:: WHAT THE TASK ASKS ::
Only lines holding "instances" are wanted; copy each of them from the records below.

Saved entries

==> /design/flow/design.v <==
module cliff (
  output wire rd,
  output wire rs,
  input wire clk,
  input wire go,
  input wire rst_n,
  input wire ws
);
  parameter 
  IDLE = 4'b0000,  
  DLY  = 4'b0100,  
  DONE = 4'b1000,  
  READ = 4'b0001;  
  reg [3:0] state;
  reg [3:0] nextstate;
  always @* begin
    nextstate = state;  
    case (state)
      IDLE: begin
        if (go) begin
          nextstate = READ;
        end
        else begin
          nextstate = IDLE;
        end
      end
      DLY : begin
        if (ws) begin
          nextstate = READ;
        end
        else begin
          nextstate = DONE;
        end
      end
      DONE: begin
        begin
          nextstate = IDLE;
        end
      end
      READ: begin
        begin
          nextstate = DLY;
        end
      end
    endcase
  end
  assign rd = state[0];
  assign rs = state[1];
  always @(posedge clk or negedge rst_n) begin
    if (!rst_n)
      state <= IDLE;
    else
      state <= nextstate;
  end
endmodule
$ cat design/flow/run.sh
#!/bin/bash
# OpenROAD 26Q1-2900-gdf79404cd8, Yosys 0.63+post, stock flow scripts
make -C /OpenROAD-flow-scripts/flow DESIGN_CONFIG=/design/flow/config.mk WORK_HOME=/design/flow/orfs finish
$ cat design/flow/config.mk
export PLATFORM = sky130hd
export DESIGN_NAME = fmul_norm
export DESIGN_NICKNAME = fmul_norm
export VERILOG_FILES = /design/flow/design.v
export SDC_FILE = /design/flow/constraint.sdc
export NUM_CORES = 4
export LEC_CHECK = 1
export CORE_UTILIZATION = 30
$ cat design/flow/constraint.sdc
current_design fmul_norm

set clk_period 51.1
set clk_io_pct 0.2

create_clock -name clk0 -period $clk_period

set non_clock_inputs [all_inputs -no_clocks]
set_input_delay [expr $clk_period * $clk_io_pct] -clock clk0 $non_clock_inputs
set_output_delay [expr $clk_period * $clk_io_pct] -clock clk0 [all_outputs]
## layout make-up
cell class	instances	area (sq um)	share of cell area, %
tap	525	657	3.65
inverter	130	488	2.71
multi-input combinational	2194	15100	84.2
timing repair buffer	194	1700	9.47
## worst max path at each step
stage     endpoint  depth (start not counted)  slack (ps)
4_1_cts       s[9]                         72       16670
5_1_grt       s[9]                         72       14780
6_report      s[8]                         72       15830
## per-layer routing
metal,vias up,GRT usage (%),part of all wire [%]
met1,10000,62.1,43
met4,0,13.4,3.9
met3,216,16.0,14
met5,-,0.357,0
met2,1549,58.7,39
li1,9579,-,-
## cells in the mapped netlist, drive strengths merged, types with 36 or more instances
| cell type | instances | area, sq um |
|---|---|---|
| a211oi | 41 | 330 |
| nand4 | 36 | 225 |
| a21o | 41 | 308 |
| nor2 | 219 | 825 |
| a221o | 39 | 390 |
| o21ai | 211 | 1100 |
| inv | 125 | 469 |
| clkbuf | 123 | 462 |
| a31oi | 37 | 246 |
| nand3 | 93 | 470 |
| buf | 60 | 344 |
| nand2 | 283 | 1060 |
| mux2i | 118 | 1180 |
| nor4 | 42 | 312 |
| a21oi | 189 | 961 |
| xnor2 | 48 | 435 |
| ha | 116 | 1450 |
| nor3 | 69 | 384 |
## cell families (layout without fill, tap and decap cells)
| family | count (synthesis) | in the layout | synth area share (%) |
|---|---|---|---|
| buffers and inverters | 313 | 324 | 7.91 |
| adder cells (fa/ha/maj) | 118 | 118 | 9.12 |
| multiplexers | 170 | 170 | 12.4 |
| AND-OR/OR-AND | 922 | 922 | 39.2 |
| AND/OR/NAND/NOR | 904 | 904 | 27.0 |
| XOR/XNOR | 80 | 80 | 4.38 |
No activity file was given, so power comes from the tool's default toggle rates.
[./run.sh]
#!/bin/bash
# OpenROAD 26Q1-2900-gdf79404cd8, Yosys 0.63+post, stock flow scripts
make -C /OpenROAD-flow-scripts/flow DESIGN_CONFIG=/design/flow/config.mk WORK_HOME=/design/flow/orfs finish
[./config.mk]
export PLATFORM = sky130hd
export DESIGN_NAME = fadd_norm
export DESIGN_NICKNAME = fadd_norm
export VERILOG_FILES = /design/flow/design.v
export SDC_FILE = /design/flow/constraint.sdc
export NUM_CORES = 4
export LEC_CHECK = 1
export CORE_UTILIZATION = 40
[./constraint.sdc]
current_design fadd_norm

set clk_period 43.5
set clk_io_pct 0.2

create_clock -name clk0 -period $clk_period

set non_clock_inputs [all_inputs -no_clocks]
set_input_delay [expr $clk_period * $clk_io_pct] -clock clk0 $non_clock_inputs
set_output_delay [expr $clk_period * $clk_io_pct] -clock clk0 [all_outputs]
[./design.v]
module fadd_norm (rm,is_nan,is_inf,inf_nan_frac,sign,temp_exp,cal_frac,s);
	input [1:0] rm;
	input is_nan,is_inf;
	input sign;
	input [22:0] inf_nan_frac;
	input [7:0] temp_exp;
	input [27:0] cal_frac;
	output [31:0] s;
	wire [26:0] f4,f3,f2,f1,f0;
	wire zero4,zero3,zero2,zero1,zero0;
	wire [4:0] zeros = {zero4,zero3,zero2,zero1,zero0};
	assign zero4 = ~|cal_frac[26:11];			 
	assign f4 = zero4? {cal_frac[10:0],16'b0} : cal_frac[26:0];
	assign zero3 = ~|f4[26:19];				 
	assign f3 = zero3? {f4[18:0], 8'b0} : f4;
	assign zero2 = ~|f3[26:23];				 
	assign f2 = zero2? {f3[22:0], 4'b0} : f3;
	assign zero1 = ~|f2[26:25];				 
	assign f1 = zero1? {f2[24:0], 2'b0} : f2;
	assign zero0 = ~f1[26];					 
	assign f0 = zero0? {f1[25:0], 1'b0} : f1;
	reg [26:0] frac0;
	reg [7:0] exp0;
	always @ * begin
		if (cal_frac[27]) begin				 
			frac0 = cal_frac[27:1];			 
			exp0 = temp_exp + 8'h1;
		end else begin
			if ((temp_exp>{3'b0,zeros}) && (f0[26])) begin	 
				frac0 = f0;
				exp0 = temp_exp - {3'b0,zeros};
			end else begin					 
				exp0 = 0;
				if (temp_exp != 0) begin		 
					frac0 = cal_frac[26:0] << (temp_exp - 8'h1);
				end else begin				 
					frac0 = cal_frac[26:0];
				end
			end
		end
	end
	wire frac_plus_1 = 						 
		~rm[1] & ~rm[0] & frac0[2] & (frac0[1] | frac0[0])|	 
		~rm[1] & ~rm[0] & frac0[2] & ~frac0[1] & ~frac0[0] & frac0[3]|	 
		~rm[1] & rm[0] & (frac0[2] | frac0[1] | frac0[0]) & sign|	 
		rm[1] & ~rm[0] & (frac0[2] | frac0[1] | frac0[0]) & ~sign;	 
	wire [24:0] frac_round = {1'b0,frac0[26:3]} + {24'b0,frac_plus_1};
	wire [7:0] exponent = frac_round[24]? exp0+8'h1 : exp0;
	wire overflow = &exp0 | &exponent;
	assign s = final_result(overflow, rm, sign, is_nan, is_inf, exponent, frac_round[22:0], inf_nan_frac);
	function [31:0] final_result;
		input overflow;
		input [1:0] rm;
		input sign, is_nan, is_inf;
		input [7:0] exponent;
		input [22:0] fraction, inf_nan_frac;
		casex ({overflow, rm, sign, is_nan, is_inf})
			6'b1_00_x_0_x : final_result = {sign,8'hff,23'h000000};	 
			6'b1_01_0_0_x : final_result = {sign,8'hfe,23'h7fffff};	 
			6'b1_01_1_0_x : final_result = {sign,8'hff,23'h000000};	 
			6'b1_10_0_0_x : final_result = {sign,8'hff,23'h000000};	 
			6'b1_10_1_0_x : final_result = {sign,8'hfe,23'h7fffff};	 
			6'b1_11_x_0_x : final_result = {sign,8'hfe,23'h7fffff};	 
			6'b0_xx_x_0_0 : final_result = {sign,exponent,fraction};	 
			6'bx_xx_x_1_x : final_result = {1'b1,8'hff,inf_nan_frac};	 
			6'bx_xx_x_0_1 : final_result = {sign,8'hff,inf_nan_frac};	 
			default       : final_result = {sign,8'h00,23'h000000};  
		endcase
	endfunction
endmodule
==> impl_metrics.tcl <==
# flow metrics
set metrics [dict create \
    post-place-ws_ps 16710 \
    drt-total-wl_mm 26.8 \
    path_class "in -> out" \
    drv_cap 0 \
    synth_area_per_cell_sq_um 7.04 \
    grt_max_degree 48 \
    total_power_mw 0.0857 \
    grt_setup_unrepaired "no" \
    vias_per_cell 6.91 \
    power_frac_seq 0 \
    hold_buffers 0 \
    period_used_share 0.620 \
    ys_sh_aoi 0.409 \
    cp.arrival_ps 18260 \
    synth_cell_types 95 \
    place.detailed.hpwl_mm 20.1 \
    grt_pass1_vias 7087 \
    period_minus_slack_ps 26960 \
    drive_gt1_frac 0.145 \
    p_leak_nw 2.55 \
    cp_max_fo 27 \
    rows 45 \
    grt_first_pass_wirelength_mm 40.9 \
    clock_power_share 0 \
    postSynthSeqShare 0 \
    worstMarginPinSlew_ps 885 \
    port-buffer-count 96 \
    placed_cell_area_sq_um 7340 \
    fin_cells 1147 \
    p_per_area_nw_per_um2 11.7 \
    num-fill-cells 1583 \
    final_cell_area_sq_um 7340 \
    ys_sh_adder 0.0250 \
    ff_count 0 \
    n_antenna_cell 0 \
    end_kind "primary output" \
    synth_area_sq_um 6320 \
    grt_overflow 0 \
    yosysWarnings 1 \
    synth_chip_area_sq_um 6320 \
    slew_violations 0 \
    most_common_cell "nand2_1" \
    relSlewSlack 0.410 \
    nClkBuffers 0 \
    final_util 0.479 \
    cp.required_ps 34800 \
    p_int_mw 0.0363 \
    hold_class "in -> out" \
    initialDrtViolationCount 835 \
    xor_share 0.0485 \
    ir_drop_v 0.00000580 \
    setup.worst_path.start "cal_frac[15]" \
    initCoreUtil 0.413 \
    synthTopCellsByArea "mux4_2, nand2_1, mux2i_1, o21ai_0, mux2_2" \
    crit_end "s[5]" \
    max_freq_mhz 37.1 \
    core_area_sq_um 15300 \
    hold_violations 0 \
    finalSetupTns_ps 0 \
    placed_cells 1147 \
    status "completed" \
    via_count 7921 \
    worstSetupStartpointType "input pin" \
    combPwrFrac 1.000 \
    whs_ps 18310 \
    yosysTopAreaCellShare 0.0606 \
    sw_frac_of_total 0.576 \
    worst_slack_ps 16540 \
    ys_sh_simple 0.275 \
    drc_errors 0 \
    dr.pass1.iters 5 \
    gp_congestion 1.05 \
    cts_resized 0 \
    top_logic_kind "AND-OR/OR-AND gates" \
    area_delta_synth_final_pct 16.1 \
    switching_power_mw 0.0494 \
    combGateArea_sq_um 5720 \
    grt.total_usage 0.327 \
    wire_per_inst_um 23.4 \
    io_pins 96 \
    flop_area_sq_um 0 \
    yosys-top-cells-count "nand2_1, nor2_1, clkbuf_1, o21ai_0, a21oi_1" \
    die_w_um 128 \
    yosys_cells 897 \
    setup_violations 0 \
    die_y_um 128 \
    warnings 34 \
    antenna_found_initial 0 \
    die-area_sq_um 16300 \
    synthMuxAreaShare 0.147 \
    post_cts_buffers 0 \
    drtAntennaViolNets 0 \
    synthCells 897 \
    top_area_cell "mux4_2" \
]
## worst min path at each step
stage         cells past startpoint   end  slack, ps             from
CTS                               4  s[2]      18320  inf_nan_frac[2]
global route                      4  s[3]      18340  inf_nan_frac[3]
finish                            4  s[4]      18310  inf_nan_frac[4]
==> design/flow/run.sh <==
#!/bin/bash
# OpenROAD 26Q1-2900-gdf79404cd8, Yosys 0.63+post, stock flow scripts
make -C /OpenROAD-flow-scripts/flow DESIGN_CONFIG=/design/flow/config.mk WORK_HOME=/design/flow/orfs finish
==> design/flow/config.mk <==
export PLATFORM = sky130hd
export DESIGN_NAME = carrylookahead_st
export DESIGN_NICKNAME = carrylookahead_st
export VERILOG_FILES = /design/flow/design.v
export SDC_FILE = /design/flow/constraint.sdc
export NUM_CORES = 4
export LEC_CHECK = 1
export CORE_AREA = 10 10 70 70
export DIE_AREA = 0 0 80 80
==> design/flow/constraint.sdc <==
current_design carrylookahead_st

set clk_period 3.1
set clk_io_pct 0.2

create_clock -name clk0 -period $clk_period [get_ports {clk}]

set non_clock_inputs [all_inputs -no_clocks]
set_input_delay [expr $clk_period * $clk_io_pct] -clock clk0 $non_clock_inputs
set_output_delay [expr $clk_period * $clk_io_pct] -clock clk0 [all_outputs]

:: EXERCISE SOLUTION ::
cell class	instances	area (sq um)	share of cell area, %
## cells in the mapped netlist, drive strengths merged, types with 36 or more instances
| cell type | instances | area, sq um |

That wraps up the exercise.